What happens if you use a different video player, or play different videos ie different codecs?
I used to have a similar issue but updates at some point fixed it. I think it was codecs.
Do you have an onboard gfx card you can use instead to test?
because it happens only on video. Also if it is an 60fps video I start hearing the fans spinning like mad
haven't tried specific codecs. Usually it is youtube videos but makes no difference if I play them on firefox, on chromium, or even on opening them on MPV
yes, there is one. Good idea.
ok this is definitely not normal. Check the temperature of your GPU. Is the GPU physically clean? Is the air flow ok? Do you have the chance to test with a different GPU? An overheating GPU can definitely lead to the described symptoms.
Maybe checking your computer's resource utilization could provide some insight.
sorry but what exactly do you mean by checking resource utilization? CPU? yes load increases but it is not indicative. It is not starting being laggy and eventually freeze. It goes from responsive instantly to non responsive. RAM? it is 8GB, it always shows as full including the cached items (which is normal), but it doesn't start to swap. Swap is ~1GB used. SSD? not full.

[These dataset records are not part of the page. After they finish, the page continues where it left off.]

==> src/rtl/uart_tx_ctrl.sv <==
// uart_tx_ctrl: UART transmit sequencer with 16x baud tick, configurable frame format and back-to-back loading
module uart_tx_ctrl (
  input  logic        sys_clk,
  input  logic        rst,
  input  logic        reg_ctrl_thr_vld,
  input  logic [7:0]  reg_ctrl_thr_data,
  input  logic [15:0] reg_ctrl_dllh_data,
  input  logic        reg_ctrl_set_dllh_vld,
  input  logic [1:0]  reg_ctrl_lcr_dls,
  input  logic        reg_ctrl_lcr_pen,
  input  logic        reg_ctrl_lcr_eps,
  input  logic        reg_ctrl_lcr_stop,
  output logic        ctrl_reg_thr_read,
  output logic        ctrl_reg_thsr_empty,
  output logic        ctrl_reg_tx_busy,
  output logic        uart_txd
);
  typedef enum logic [2:0] {IDLE, START, DATA, PARITY, STOP} state_t;
  state_t      state_q, state_d;
  logic [15:0] div_q, div_d;
  logic [5:0]  tick_cnt_q, tick_cnt_d, bit_len;
  logic [2:0]  bit_cnt_q, bit_cnt_d;
  logic [7:0]  shift_q, shift_d, mask;
  logic [1:0]  dls_q, dls_d;
  logic        pen_q, pen_d, stop_q, stop_d, par_q, par_d;
  logic        txd_q, txd_d;
  logic        n_zero, tick, bit_end, last_data, load, shift_en;
  always_comb begin
    n_zero     = reg_ctrl_dllh_data == 16'd0;
    tick       = !n_zero && (div_q >= reg_ctrl_dllh_data - 16'd1);
    bit_len    = state_q == STOP ? (stop_q ? (dls_q == 2'd0 ? 6'd24 : 6'd32) : 6'd16) : 6'd16;
    bit_end    = tick && (tick_cnt_q == bit_len - 6'd1);
    last_data  = bit_cnt_q == ({1'b0, dls_q} + 3'd4);
    load       = reg_ctrl_thr_vld && !n_zero && (state_q == IDLE || (state_q == STOP && bit_end));
    shift_en   = state_q == DATA && bit_end;
    mask       = 8'hFF >> (2'd3 - reg_ctrl_lcr_dls);
    div_d      = (reg_ctrl_set_dllh_vld || load || n_zero || tick) ? 16'd0 : div_q + 16'd1;
    tick_cnt_d = (reg_ctrl_set_dllh_vld || load || bit_end || state_q == IDLE) ? 6'd0 :
                 tick ? tick_cnt_q + 6'd1 : tick_cnt_q;
    bit_cnt_d  = load ? 3'd0 : shift_en ? bit_cnt_q + 3'd1 : bit_cnt_q;
    shift_d    = load ? reg_ctrl_thr_data : shift_en ? shift_q >> 1 : shift_q;
    dls_d      = load ? reg_ctrl_lcr_dls : dls_q;
    pen_d      = load ? reg_ctrl_lcr_pen : pen_q;
    stop_d     = load ? reg_ctrl_lcr_stop : stop_q;
    par_d      = load ? (^(reg_ctrl_thr_data & mask)) ^ ~reg_ctrl_lcr_eps : par_q;
    state_d    = state_q;
    case (state_q)
      IDLE:    if (load) state_d = START;
      START:   if (bit_end) state_d = DATA;
      DATA:    if (bit_end && last_data) state_d = pen_q ? PARITY : STOP;
      PARITY:  if (bit_end) state_d = STOP;
      STOP:    if (bit_end) state_d = load ? START : IDLE;
      default: state_d = IDLE;
    endcase
    // txd is registered from the upcoming state so the line changes exactly on the bit boundary edge
    txd_d = state_d == START ? 1'b0 : state_d == DATA ? shift_d[0] : state_d == PARITY ? par_d : 1'b1;
  end
  always_ff @(posedge sys_clk or posedge rst) begin
    if (rst) begin
      state_q    <= IDLE;
      div_q      <= '0;
      tick_cnt_q <= '0;
      bit_cnt_q  <= '0;
      shift_q    <= '0;
      dls_q      <= '0;
      pen_q      <= 1'b0;
      stop_q     <= 1'b0;
      par_q      <= 1'b0;
      txd_q      <= 1'b1;
    end else begin
      state_q    <= state_d;
      div_q      <= div_d;
      tick_cnt_q <= tick_cnt_d;
      bit_cnt_q  <= bit_cnt_d;
      shift_q    <= shift_d;
      dls_q      <= dls_d;
      pen_q      <= pen_d;
      stop_q     <= stop_d;
      par_q      <= par_d;
      txd_q      <= txd_d;
    end
  end
  assign ctrl_reg_thr_read   = load;
  assign ctrl_reg_thsr_empty = state_q == IDLE;
  assign ctrl_reg_tx_busy    = state_q != IDLE || reg_ctrl_thr_vld;
  assign uart_txd            = txd_q;
endmodule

What else (and how) should I check?
im not sure how helpful it'll be, but theres a program called nvtop that will show you what's using your GPU and all that. Maybe it'll show something right as it crashes, or at least give you a hint as to what to look into next?
I mean to use something like htop, btop, or psensor to check how much of your RAM, CPU, GPU, etc is being used along with temperature. Also, what do you mean your RAM always shows as full? I get that Linux "uses" it all but most resource monitors should be able to tell how much is actually being used for programs.
If the fans are spinning maybe check if it still happens when you point a big standalone Fan at the graphics Card.
Do you know that it's specifically the GPU's fans or is it just some fan spinning up?
Is it actually using your GPU to decode? You need a fairly modern GPU to decode many YT vids nowadays.
you're right. No, i'm not sure it is the GPU fan. it can be any fan, possibly the CPU's
In that case I'd rather suspect the CPU. Decoding video can stress certain parts of a CPU that aren't usually stressed by other applications. YouTube commonly serves AV1 nowadays which most GPUs older than a few years can't decode and is rather compute intensive.
Is the CPU overclocked, undervolted or overheating? Instability in the CPU can certainly cause a complete system crash.
thanks for the input. It makes sense. No, it is not overclocked or intentionally undervolted. I think it could be undervolted if the PSU fails to provide sufficent voltage which also can be a possibility since it was a middle-tier "normal" PSU which is already 5 years old
I'd probably suspect PSU last.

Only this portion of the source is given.